Tuesday, January 26, 2016

The 'Want-To-Believers' and the Narrative Negativity

I read this at The New Yorker:

Recently, in a piece for our Web site called “How Stories Deceive,” the science writer Maria Konnikova explained that con men take advantage of a psychological fact: when we’re caught up in a narrative, we become less skeptical. If anything, we want to believe.
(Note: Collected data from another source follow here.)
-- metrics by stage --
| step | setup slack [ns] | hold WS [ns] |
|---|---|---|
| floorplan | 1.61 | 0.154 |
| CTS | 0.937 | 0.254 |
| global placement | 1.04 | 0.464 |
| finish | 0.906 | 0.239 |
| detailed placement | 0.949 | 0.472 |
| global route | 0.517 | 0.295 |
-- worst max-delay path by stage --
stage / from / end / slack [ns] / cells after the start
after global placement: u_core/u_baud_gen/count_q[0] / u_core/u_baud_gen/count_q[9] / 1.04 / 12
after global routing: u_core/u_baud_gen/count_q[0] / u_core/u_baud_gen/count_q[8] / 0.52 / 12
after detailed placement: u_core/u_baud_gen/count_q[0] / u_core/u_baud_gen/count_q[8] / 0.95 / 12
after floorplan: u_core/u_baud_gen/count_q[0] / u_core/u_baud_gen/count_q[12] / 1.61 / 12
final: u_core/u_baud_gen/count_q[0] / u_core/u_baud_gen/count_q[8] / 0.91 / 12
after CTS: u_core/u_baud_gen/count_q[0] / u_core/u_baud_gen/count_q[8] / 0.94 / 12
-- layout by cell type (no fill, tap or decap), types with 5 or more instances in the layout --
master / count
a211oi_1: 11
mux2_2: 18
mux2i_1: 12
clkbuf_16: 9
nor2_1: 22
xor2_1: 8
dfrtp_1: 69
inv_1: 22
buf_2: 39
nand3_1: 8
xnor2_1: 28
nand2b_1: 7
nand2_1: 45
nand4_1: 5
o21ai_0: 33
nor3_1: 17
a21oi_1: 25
Afterward, we look back with astonishment at how easily we became characters in a made-up drama.

What narrative of negativity has 'caught' too many "want to believers" in a made-up drama? 

Well, the list is very long but here's my Top Ten, in no preferred order of importance:

- that "apartheid" exists in Israel/Judea & Samaria.
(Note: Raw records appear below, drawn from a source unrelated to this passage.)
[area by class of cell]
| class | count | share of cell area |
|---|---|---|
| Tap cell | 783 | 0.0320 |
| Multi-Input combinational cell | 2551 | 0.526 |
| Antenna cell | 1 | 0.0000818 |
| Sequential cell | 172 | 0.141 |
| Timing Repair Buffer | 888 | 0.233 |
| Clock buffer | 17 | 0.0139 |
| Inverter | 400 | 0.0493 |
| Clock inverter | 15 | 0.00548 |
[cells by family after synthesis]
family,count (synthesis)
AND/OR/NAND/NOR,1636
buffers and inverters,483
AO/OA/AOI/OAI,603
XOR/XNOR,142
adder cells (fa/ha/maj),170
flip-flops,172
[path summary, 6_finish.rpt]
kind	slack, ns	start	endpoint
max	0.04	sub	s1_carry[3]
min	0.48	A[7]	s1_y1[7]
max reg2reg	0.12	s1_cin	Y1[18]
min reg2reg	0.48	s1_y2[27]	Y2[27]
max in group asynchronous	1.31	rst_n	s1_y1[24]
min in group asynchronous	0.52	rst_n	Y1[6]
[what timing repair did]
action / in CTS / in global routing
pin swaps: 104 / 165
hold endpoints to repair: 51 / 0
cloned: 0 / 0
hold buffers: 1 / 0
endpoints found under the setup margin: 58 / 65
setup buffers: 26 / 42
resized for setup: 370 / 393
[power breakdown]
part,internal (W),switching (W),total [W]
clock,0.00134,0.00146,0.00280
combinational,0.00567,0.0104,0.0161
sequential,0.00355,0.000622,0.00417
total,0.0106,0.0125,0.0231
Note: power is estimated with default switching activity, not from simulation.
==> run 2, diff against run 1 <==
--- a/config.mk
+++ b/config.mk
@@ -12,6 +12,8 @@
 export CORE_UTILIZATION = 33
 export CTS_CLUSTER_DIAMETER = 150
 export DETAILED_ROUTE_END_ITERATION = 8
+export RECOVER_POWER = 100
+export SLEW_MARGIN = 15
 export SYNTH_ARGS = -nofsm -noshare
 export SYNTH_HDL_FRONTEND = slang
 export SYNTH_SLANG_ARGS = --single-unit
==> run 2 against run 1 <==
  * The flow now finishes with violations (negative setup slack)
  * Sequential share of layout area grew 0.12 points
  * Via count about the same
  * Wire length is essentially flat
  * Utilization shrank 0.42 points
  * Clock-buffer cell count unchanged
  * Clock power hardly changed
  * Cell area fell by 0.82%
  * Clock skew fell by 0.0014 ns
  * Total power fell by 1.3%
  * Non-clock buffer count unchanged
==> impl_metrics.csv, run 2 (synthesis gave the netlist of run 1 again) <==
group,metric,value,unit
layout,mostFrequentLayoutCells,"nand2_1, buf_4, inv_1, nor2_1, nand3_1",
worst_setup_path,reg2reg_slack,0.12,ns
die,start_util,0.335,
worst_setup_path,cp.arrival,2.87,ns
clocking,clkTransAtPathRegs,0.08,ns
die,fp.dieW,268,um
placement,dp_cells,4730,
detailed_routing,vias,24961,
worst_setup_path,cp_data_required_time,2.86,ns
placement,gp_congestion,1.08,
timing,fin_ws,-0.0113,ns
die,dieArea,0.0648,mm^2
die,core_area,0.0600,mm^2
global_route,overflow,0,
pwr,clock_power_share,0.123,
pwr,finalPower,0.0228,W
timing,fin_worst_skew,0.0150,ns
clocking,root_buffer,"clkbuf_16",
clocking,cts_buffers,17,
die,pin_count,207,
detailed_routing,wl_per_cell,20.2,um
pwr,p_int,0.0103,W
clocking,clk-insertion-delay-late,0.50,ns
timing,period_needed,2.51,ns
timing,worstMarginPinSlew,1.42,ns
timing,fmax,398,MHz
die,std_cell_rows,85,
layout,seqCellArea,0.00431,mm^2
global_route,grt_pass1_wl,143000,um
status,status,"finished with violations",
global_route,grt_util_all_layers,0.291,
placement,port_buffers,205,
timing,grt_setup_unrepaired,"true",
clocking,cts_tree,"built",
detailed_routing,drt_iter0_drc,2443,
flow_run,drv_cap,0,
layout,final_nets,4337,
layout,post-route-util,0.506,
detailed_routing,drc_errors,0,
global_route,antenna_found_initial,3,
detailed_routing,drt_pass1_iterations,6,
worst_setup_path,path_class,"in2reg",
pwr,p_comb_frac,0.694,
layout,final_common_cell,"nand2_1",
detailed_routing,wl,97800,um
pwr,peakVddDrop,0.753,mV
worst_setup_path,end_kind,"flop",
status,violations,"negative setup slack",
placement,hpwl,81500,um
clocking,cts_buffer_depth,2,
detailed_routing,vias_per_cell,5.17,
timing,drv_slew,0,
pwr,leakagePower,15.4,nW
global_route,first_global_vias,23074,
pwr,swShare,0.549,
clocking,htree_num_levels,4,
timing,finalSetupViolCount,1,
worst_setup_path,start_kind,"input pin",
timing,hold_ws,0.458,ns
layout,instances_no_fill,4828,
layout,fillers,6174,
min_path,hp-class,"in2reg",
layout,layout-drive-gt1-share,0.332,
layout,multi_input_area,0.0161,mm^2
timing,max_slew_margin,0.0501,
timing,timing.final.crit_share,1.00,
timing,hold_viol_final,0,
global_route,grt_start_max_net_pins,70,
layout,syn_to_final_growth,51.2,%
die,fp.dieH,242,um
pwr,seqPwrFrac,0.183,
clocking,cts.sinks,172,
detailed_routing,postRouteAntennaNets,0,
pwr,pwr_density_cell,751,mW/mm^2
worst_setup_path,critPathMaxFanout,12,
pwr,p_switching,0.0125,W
- that Jews have no rights to Judea & Samaria.

- that Arabs are not occupiers of the Jewish national historic homeland.

that under international law Israel is occupying the West Bank illegally.

- that the two-state solution is the sole diplomatic option.
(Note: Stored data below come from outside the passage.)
File: config.mk
export PLATFORM = sky130hd
export DESIGN_NAME = jtframe_db15_scan_flat
export DESIGN_NICKNAME = d
export VERILOG_FILES = /design/src/rtl/jtframe_db15_pkg.sv /design/src/rtl/jtframe_db15_scan_if.sv /design/src/rtl/jtframe_db15_tick.sv /design/src/rtl/jtframe_db15_scan.sv /design/src/flat_wrapper.sv
export SDC_FILE = /design/constraint.sdc
export NUM_CORES = 1
export LEC_CHECK = 0
export ABC_AREA = 1
export CAP_MARGIN = 20
export CORE_AREA = 3 3 76 132
export DETAILED_ROUTE_END_ITERATION = 16
export DIE_AREA = 0 0 79 135
export PLACE_DENSITY = 0.79
export SLEW_MARGIN = 20
export SYNTH_ARGS = -nofsm -noshare
export SYNTH_HDL_FRONTEND = slang
export SYNTH_HIERARCHICAL = 1
export SYNTH_SLANG_ARGS = --single-unit
File: constraint.sdc
create_clock -name clk_sys -period 2.15 [get_ports clk_sys]
set_input_delay 0.43 -clock clk_sys [delete_from_list [all_inputs] [get_ports clk_sys]]
set_output_delay 0.43 -clock clk_sys [all_outputs]
set_load 0.05 [all_outputs]
File: src/rtl/jtframe_db15_pkg.sv
// Shared types and counter widths for the DB15 joystick scanner.
package jtframe_db15_pkg;

    typedef enum logic [2:0] {
        ST_GAP,
        ST_LOAD,
        ST_SAMPLE,
        ST_SHIFT,
        ST_DONE
    } state_t;

    localparam int unsigned TICK_W = 8;
    localparam int unsigned GAP_W  = 10;
    localparam int unsigned IDX_W  = 5;

endpackage

File: src/rtl/jtframe_db15_scan_if.sv
// Adapter pins plus decoded joystick words of the DB15 scanner.
interface jtframe_db15_scan_if;

    logic        JOY_CLK;
    logic        JOY_LOAD;
    logic        JOY_DATA;
    logic [15:0] joystick1;
    logic [15:0] joystick2;
    logic        osd_combo;
    logic        frame_done;

    modport master (
        output JOY_CLK, JOY_LOAD, joystick1, joystick2, osd_combo, frame_done,
        input  JOY_DATA
    );

    modport slave (
        input  JOY_CLK, JOY_LOAD, joystick1, joystick2, osd_combo, frame_done,
        output JOY_DATA
    );

endinterface

File: src/rtl/jtframe_db15_tick.sv
// Free-running prescaler: one-cycle tick every CLKDIV clk_sys cycles.
module jtframe_db15_tick import jtframe_db15_pkg::*; #(
    parameter int unsigned CLKDIV = 8
) (
    input  logic clk_sys,
    input  logic rst_n,
    output logic o_tick
);

    logic [TICK_W-1:0] r_cnt;

    assign o_tick = (r_cnt == TICK_W'(CLKDIV - 1));

    always_ff @(posedge clk_sys or negedge rst_n) begin
        if (!rst_n) begin
            r_cnt <= '0;
        end else if (o_tick) begin
            r_cnt <= '0;
        end else begin
            r_cnt <= r_cnt + 1'b1;
        end
    end

endmodule

File: src/rtl/jtframe_db15_scan.sv
// DB15 adapter reader: shifts in two players from a 74HC165 chain and
// publishes a frame only when it matches the previous one.
module jtframe_db15_scan import jtframe_db15_pkg::*; #(
    parameter int unsigned CLKDIV = 8,
    parameter int unsigned NBITS  = 12,
    parameter int unsigned GAP    = 64
) (
    input  logic                clk_sys,
    input  logic                rst_n,
    jtframe_db15_scan_if.master bus
);

    localparam int unsigned FW = 2 * NBITS;

    logic             w_tick;
    state_t           r_state, w_state_nx;
    logic [GAP_W-1:0] r_gap, w_gap_nx;
    logic [IDX_W-1:0] r_idx, w_idx_nx;
    logic [IDX_W:0]   w_idx_inc;
    logic             w_last;
    logic [FW-1:0]    r_frame, r_prev, w_frame_nx;
    logic             r_primed;
    logic [1:0]       r_sync;
    logic             r_joy_clk, r_joy_load;
    logic [15:0]      r_joy1, r_joy2, w_new1, w_new2;
    logic             r_osd;
    logic             w_accept;

    jtframe_db15_tick #(
        .CLKDIV (CLKDIV)
    ) u_tick (
        .clk_sys (clk_sys),
        .rst_n   (rst_n),
        .o_tick  (w_tick)
    );

    assign w_idx_inc = {1'b0, r_idx} + 1'b1;
    assign w_last    = (w_idx_inc == (IDX_W + 1)'(FW));

    always_comb begin
        w_state_nx = r_state;
        w_gap_nx   = r_gap;
        w_idx_nx   = r_idx;
        case (r_state)
            ST_GAP: if (w_tick) begin
                if (r_gap == GAP_W'(GAP - 1)) begin
                    w_gap_nx   = '0;
                    w_state_nx = ST_LOAD;
                end else begin
                    w_gap_nx = r_gap + 1'b1;
                end
            end
            ST_LOAD: if (w_tick) begin
                w_idx_nx   = '0;
                w_state_nx = ST_SAMPLE;
            end
            ST_SAMPLE: if (w_tick) w_state_nx = ST_SHIFT;
            ST_SHIFT: if (w_tick) begin
                w_idx_nx   = w_idx_inc[IDX_W-1:0];
                w_state_nx = w_last ? ST_DONE : ST_SAMPLE;
            end
            ST_DONE: w_state_nx = ST_GAP;
            default: w_state_nx = ST_GAP;
        endcase
    end

    // Adapter data is active low; store pressed buttons as 1.
    always_comb begin
        w_frame_nx = r_frame;
        for (int i = 0; i < int'(FW); i++) begin
            if (r_idx == IDX_W'(i)) w_frame_nx[i] = ~r_sync[1];
        end
    end

    always_comb begin
        w_new1 = '0;
        w_new2 = '0;
        for (int i = 0; i < int'(NBITS); i++) begin
            w_new1[i] = r_frame[i];
            w_new2[i] = r_frame[NBITS + i];
        end
        w_accept = (r_state == ST_DONE) && r_primed && (r_frame == r_prev);
    end

    always_ff @(posedge clk_sys or negedge rst_n) begin
        if (!rst_n) begin
            r_state    <= ST_GAP;
            r_gap      <= '0;
            r_idx      <= '0;
            r_frame    <= '0;
            r_prev     <= '0;
            r_primed   <= 1'b0;
            r_sync     <= 2'b11;
            r_joy_clk  <= 1'b0;
            r_joy_load <= 1'b1;
            r_joy1     <= '0;
            r_joy2     <= '0;
            r_osd      <= 1'b0;
        end else begin
            r_state    <= w_state_nx;
            r_gap      <= w_gap_nx;
            r_idx      <= w_idx_nx;
            r_sync     <= {r_sync[0], bus.JOY_DATA};
            // Pins follow the next state so they only move on tick edges.
            r_joy_load <= (w_state_nx != ST_LOAD);
            r_joy_clk  <= (w_state_nx == ST_SHIFT);
            if (r_state == ST_SAMPLE && w_tick) r_frame <= w_frame_nx;
            if (r_state == ST_DONE) begin
                r_prev   <= r_frame;
                r_primed <= 1'b1;
            end
            if (w_accept) begin
                r_joy1 <= w_new1;
                r_joy2 <= w_new2;
                r_osd  <= w_new1[10] & w_new1[6];
            end
        end
    end

    assign bus.JOY_CLK    = r_joy_clk;
    assign bus.JOY_LOAD   = r_joy_load;
    assign bus.joystick1  = r_joy1;
    assign bus.joystick2  = r_joy2;
    assign bus.osd_combo  = r_osd;
    assign bus.frame_done = (r_state == ST_DONE);

endmodule

File: src/flat_wrapper.sv
// flat-port wrapper written by rule: the top's interface ports become plain ports
module jtframe_db15_scan_flat import jtframe_db15_pkg::*;
#(
    parameter int unsigned CLKDIV = 8,
    parameter int unsigned NBITS  = 12,
    parameter int unsigned GAP    = 64
)
  (clk_sys, rst_n, bus_JOY_CLK, bus_JOY_LOAD, bus_joystick1, bus_joystick2, bus_osd_combo, bus_frame_done, bus_JOY_DATA);
  jtframe_db15_scan_if bus_i ();
  input  logic clk_sys;
  input  logic rst_n;
  output wire logic [$bits(bus_i.JOY_CLK)-1:0] bus_JOY_CLK;
  output wire logic [$bits(bus_i.JOY_LOAD)-1:0] bus_JOY_LOAD;
  output wire logic [$bits(bus_i.joystick1)-1:0] bus_joystick1;
  output wire logic [$bits(bus_i.joystick2)-1:0] bus_joystick2;
  output wire logic [$bits(bus_i.osd_combo)-1:0] bus_osd_combo;
  output wire logic [$bits(bus_i.frame_done)-1:0] bus_frame_done;
  input wire logic [$bits(bus_i.JOY_DATA)-1:0] bus_JOY_DATA;
  assign bus_JOY_CLK = bus_i.JOY_CLK;
  assign bus_JOY_LOAD = bus_i.JOY_LOAD;
  assign bus_joystick1 = bus_i.joystick1;
  assign bus_joystick2 = bus_i.joystick2;
  assign bus_osd_combo = bus_i.osd_combo;
  assign bus_frame_done = bus_i.frame_done;
  assign bus_i.JOY_DATA = bus_JOY_DATA;
  jtframe_db15_scan #(.CLKDIV(CLKDIV), .NBITS(NBITS), .GAP(GAP)) u_core (.clk_sys(clk_sys), .rst_n(rst_n), .bus(bus_i));
endmodule
==> results.cfg <==
[timing]
setup_viol = 0
setup_tns_ns = 0
tightest_slew_ns = 0.592
slew_headroom = 0.604
finalHoldViolCount = 0
setup_ws_ns = 0.0591
period_share = 0.973
finalMaxSlewViolations = 0
hold-worst-slack_ns = 0.0202
fmax_ghz = 0.478
fin_skew_ns = 0.00808
rsz0062_at_grt = yes
fin_crit_ns = 2.09

[drt]
drt_first_pass_iters = 5
wl_per_cell_um = 14.2
ant_nets = 0
wirelength_um = 12000
viasPerCell = 5.40
num_vias = 4548
drt_iter0_markers = 401
drc = 0

[setup_path]
startpoint_type = register
r2r_setup_slack_ns = 0.10
path_max_fanout = 1
path_buf_inv = 1
crit_chain = clkdlybuf4s50_1
r2r-start = u_core/u_tick/r_cnt[0]$_DFF_PN0_
r2r-end = u_core/r_frame[21]$_DFFE_PN0P_
worst_path_largest_cell_delay_ns = 0.79
r2r_cells = 12
crit_family = buffers and inverters
crit_type = register to output port
crit_arrival_ns = 1.66
cp.required_ns = 1.72
end_kind = output port
cpMaxStageDelayCell = clkdlybuf4s50_1

[clock_network]
clockBufferDepth = 2
cts_made_buffers = 9
cts.clk_slew.worst_paths_ns = 0.07
clk_latency_ns = 0.35
cts_tree = yes
cts_root_buf = clkbuf_16
clock_sinks = 104
htreeDepth = 3

[synth]
yosysTopAreaCell = dfrtp_1
synth-edff-count = 0
ys.warnings.count = 6
ys_ff_latch = 104
yosys-top-cells-count = nand2_1 (217), dfrtp_1 (101), inv_1 (77), o21ai_0 (69), nor2_1 (55)
async_flop_share = 1.00
synth_area_leaders = dfrtp_1 (48%), nand2_1 (15%), o21ai_0 (6.5%), inv_1 (5.5%), nor2_1 (3.9%)
synthFlopType = dfrtp_1
syn_inst = 679
syn_area_per_cell_sq_um = 7.81
synthesis.area_sq_mm = 0.00530
yosysSeqAreaShare = 0.492
yosys.area.top_type_share = 0.477
synth_cell_types = 37
synth_most_common_cell = nand2_1

[global_routing]
overflow = 0
grt_pass1_vias = 4448
grt_pass1_wl_um = 19700
grt_usage = 0.235
antenna_found_initial = 0
grt_max_degree = 47

[place]
io_buffers = 30
preCtsSetupSlack_ns = 0.0522
gp_congestion = 0.945
hpwl_um = 8800
dpl.cell_count = 825

[cells_and_area]
finalNonFillerCells = 843
syn_to_final_growth_pct = 15.8
diodes = 0
drive_gt1_frac = 0.0858
fin_nets = 728
fin_util = 0.675

[power]
p_per_area_mw_per_mm2 = 601
cellLeakagePower_nw = 3.05
peakVddDrop_mv = 0.496

[floorplan]
initial_core_util = 0.583
rows = 46
fp.coreArea_sq_mm = 0.00909
die_w_um = 79
ios = 39
chipHeight_um = 135
dieArea_sq_mm = 0.0107

[run_status]
outcome = finished, final reports clean

[worst_hold_path]
hp-class = primary input to asynchronous set/reset pin

[job]
maxCapViolCount = 0
-- state kept, by name, indices dropped and copies added, names as in the netlist --
name                  count
u_core/r_primed           1
u_core/r_gap             10
u_core/bus.joystick2     12
u_core/r_state            3
u_core/bus.JOY_LOAD       1
u_core/r_prev            24
u_core/bus.osd_combo      1
u_core/bus.joystick1     12
u_core/r_idx              5
u_core/bus.JOY_CLK        1
u_core/r_frame           24
u_core/u_tick/r_cnt       8
u_core/r_sync             2
-- metal layers --
metal | routed length, um | GRT usage | part of all wire | vias to the layer above
met5 | 0 | 0 | 0 | -
met3 | 415 | 0.0441 | 0.035 | 40
met2 | 6530 | 0.428 | 0.54 | 139
li1 | - | - | - | 2234
met1 | 4610 | 0.249 | 0.38 | 2135
met4 | 451 | 0.131 | 0.038 | 0
-- layout by cell type, fill, tap and decap left out, types with 3 or more instances in the layout --
cell type,synthesis,routed
a21oi_1,21,21
a31oi_1,15,15
and2_1,3,3
buf_12,0,3
buf_4,8,14
clkbuf_16,0,9
clkdlybuf4s50_1,0,28
conb_1,1,8
dfrtp_1,101,101
dfstp_2,3,3
ha_1,7,6
inv_1,77,76
inv_2,4,4
nand2_1,217,215
nand2_2,2,4
nand3_1,23,23
nand4_1,10,10
nor2_1,55,53
nor2_4,2,8
nor3_1,4,4
nor4_1,3,3
o21ai_0,69,69
xnor2_1,9,9
xor2_1,6,6
-- worst max path at each step --
stage,startpoint,end,cells after the start
2_1_floorplan,u_core/u_tick/r_cnt[0]$_DFF_PN0_,u_core/r_gap[9]$_DFFE_PN0P_,13
3_3_place_gp,u_core/u_tick/r_cnt[0]$_DFF_PN0_,u_core/r_frame[11]$_DFFE_PN0P_,11
3_5_place_dp,u_core/u_tick/r_cnt[0]$_DFF_PN0_,u_core/r_frame[3]$_DFFE_PN0P_,11
4_1_cts,u_core/bus.JOY_LOAD$_DFF_PN1_,bus_JOY_LOAD,1
5_1_grt,u_core/u_tick/r_cnt[0]$_DFF_PN0_,u_core/r_gap[9]$_DFFE_PN0P_,13
6_report,u_core/bus.JOY_LOAD$_DFF_PN1_,bus_JOY_LOAD,1
-- cells by family (layout without fill, tap and decap cells) --
group                      after synthesis  after routing  share of synthesized area
AOI/OAI and AO/OA                      112            112                      0.111
xor gates and xnor gates                15             15                     0.0248
adders and majority gates                7              7                     0.0165
buffers and inverters                  105            142                     0.0838
DFF                                    104            104                      0.492
other                                    1              8                   0.000708
and+or+nand+nor                        335            335                      0.271
-- per-stage QoR --
| step | instance area, sq um | power, mW |
|---|---|---|
| CTS | 6070 | 3.72 |
| global placement | 5770 | 2.08 |
| global route | 6140 | 3.80 |
| finish | 6140 | 3.69 |
| detailed placement | 5770 | 2.08 |
| floorplan | 5330 | 2.04 |
-- where the power goes --
group,internal (mW),total (mW),leakage [nW],switching (mW)
sequential,1.96,1.97,1.43,0.00646
clock,0.935,1.64,0.146,0.710
combinational,0.0105,0.0787,1.47,0.0682
-- timing repair --
| action | in CTS | in global routing |
|---|---|---|
| hold buffers | 0 | 0 |
| setup buffers | 0 | 2 |
| setup endpoints to repair | 0 | 25 |
| gates resized for setup | 0 | 15 |
-- layout make-up --
class,instances,area (sq um)
Inverter,81,307
Sequential cell,104,2610
Clock buffer,11,243
Fill cell,751,2950
Tap cell,120,150
Timing Repair Buffer,45,445
Multi-Input combinational cell,477,2330
Clock inverter,5,56.3
(Power assumes the default switching activity.)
- that Israel's democracy is turning fascist.

- that the New York Times is a fair and balanced newspaper vis a vis Israel.

- that only the so-called "illegal Jewish settlements" constructed on "occupied Palestinian lands" are what drive Arab animosity.

- that  chanting “From the river to the sea, Palestine will be free” doesn't mean the complete eradication of the state of Israel.

- that you can be an anti-Zionist and not anti-Jewish.